We are all recycling, right? We separate our papers, plastics, and beyond. But have you ever thought about recycled jewelry?
I know of a few people who have had an older, maybe out of fashion gold ring, for instance, melted down and turned into something else. And this is a fine way to recycle it for ourselves. But I want to introduce you to a company that is taking this to the next level. The company is called GreenKarat. And their main objective is that in using recycled gold, it will slow down the need for such harsh mining.
GreeKarat explains “Effecting Change through Recycled Gold”:
Gold is a very versatile metal. It is malleable and ductile. It’s a good conductor of heat and electricity, immune to tarnish, and resistant to acids. Although these properties make it very useful in industrial applications, 80% of the gold used each year nonetheless goes into jewelry.
While gold is valuable enough to provide an incentive to recycle, significant amounts of gold sit idle, while mining continues at a pace of 2,500 tons a year. In fact, there is enough gold above ground (already mined) to satisfy all demands of the jewelry industry for the next 50 years. Much of it sits in bank vaults and in the form of old and unused jewelry.
greenKarat believes that consumers have the ability to demand the liberation of that idle gold through their purchasing decisions. Demand for recycled gold, in conjunction with campaigns to clamp down on ecologically and socially unacceptable mining, holds the potential to effect change.

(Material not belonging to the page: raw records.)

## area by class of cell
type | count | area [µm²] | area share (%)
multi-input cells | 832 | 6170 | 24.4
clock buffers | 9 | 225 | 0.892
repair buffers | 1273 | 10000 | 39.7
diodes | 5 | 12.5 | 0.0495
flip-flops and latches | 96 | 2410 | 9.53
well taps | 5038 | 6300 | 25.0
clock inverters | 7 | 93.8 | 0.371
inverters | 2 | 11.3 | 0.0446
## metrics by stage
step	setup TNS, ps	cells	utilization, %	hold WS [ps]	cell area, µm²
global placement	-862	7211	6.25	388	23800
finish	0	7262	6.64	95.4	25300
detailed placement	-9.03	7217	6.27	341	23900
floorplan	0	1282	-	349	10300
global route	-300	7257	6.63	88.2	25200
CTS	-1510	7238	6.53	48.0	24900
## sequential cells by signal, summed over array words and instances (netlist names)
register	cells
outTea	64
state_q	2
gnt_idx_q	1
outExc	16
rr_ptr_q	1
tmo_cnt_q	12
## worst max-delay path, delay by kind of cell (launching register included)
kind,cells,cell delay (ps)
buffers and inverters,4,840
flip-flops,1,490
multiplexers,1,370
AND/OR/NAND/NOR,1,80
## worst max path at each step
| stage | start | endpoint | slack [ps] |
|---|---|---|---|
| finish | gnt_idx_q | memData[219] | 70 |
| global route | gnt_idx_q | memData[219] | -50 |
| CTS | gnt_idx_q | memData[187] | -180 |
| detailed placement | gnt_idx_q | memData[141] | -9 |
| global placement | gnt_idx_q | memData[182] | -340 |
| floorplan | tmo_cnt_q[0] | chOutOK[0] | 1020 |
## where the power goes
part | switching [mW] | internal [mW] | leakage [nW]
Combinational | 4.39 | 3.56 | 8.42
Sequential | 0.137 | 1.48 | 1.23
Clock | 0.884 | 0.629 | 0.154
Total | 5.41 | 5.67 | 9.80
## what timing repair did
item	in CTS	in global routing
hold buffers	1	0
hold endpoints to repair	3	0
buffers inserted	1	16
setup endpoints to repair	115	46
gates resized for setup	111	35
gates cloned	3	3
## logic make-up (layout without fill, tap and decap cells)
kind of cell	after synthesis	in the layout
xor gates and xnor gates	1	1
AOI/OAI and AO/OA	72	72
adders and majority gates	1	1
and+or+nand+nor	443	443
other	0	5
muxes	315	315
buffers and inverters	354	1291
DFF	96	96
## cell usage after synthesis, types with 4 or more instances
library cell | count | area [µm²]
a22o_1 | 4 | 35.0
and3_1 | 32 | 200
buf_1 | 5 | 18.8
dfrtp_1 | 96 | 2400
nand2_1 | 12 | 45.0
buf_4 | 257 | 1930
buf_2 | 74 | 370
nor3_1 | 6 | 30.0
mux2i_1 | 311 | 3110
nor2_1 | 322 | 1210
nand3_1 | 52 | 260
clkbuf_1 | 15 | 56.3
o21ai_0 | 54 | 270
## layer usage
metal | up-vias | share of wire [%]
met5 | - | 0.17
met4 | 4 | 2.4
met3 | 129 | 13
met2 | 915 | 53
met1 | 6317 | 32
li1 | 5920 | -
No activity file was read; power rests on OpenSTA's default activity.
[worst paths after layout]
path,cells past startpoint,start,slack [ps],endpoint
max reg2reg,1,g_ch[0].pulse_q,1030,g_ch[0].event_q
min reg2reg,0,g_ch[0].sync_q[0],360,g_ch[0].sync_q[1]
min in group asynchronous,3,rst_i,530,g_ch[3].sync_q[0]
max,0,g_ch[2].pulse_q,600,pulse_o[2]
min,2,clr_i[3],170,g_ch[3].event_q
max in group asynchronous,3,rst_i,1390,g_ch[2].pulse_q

Because this methodology helps societal custom work in concert with principles of commerce, it can be embraced by consumers and producers alike, and therefore result in sustainable change.
Buying recycled gold is one of the most ecologically and socially responsible choices a consumer can make. Thank you for considering greenKarat when you make that choice.
I am for this, and applaud GreenKarat for their efforts. If for nothing else, to make the mining safer and to teach the miners better practices that will have less harm to our environment.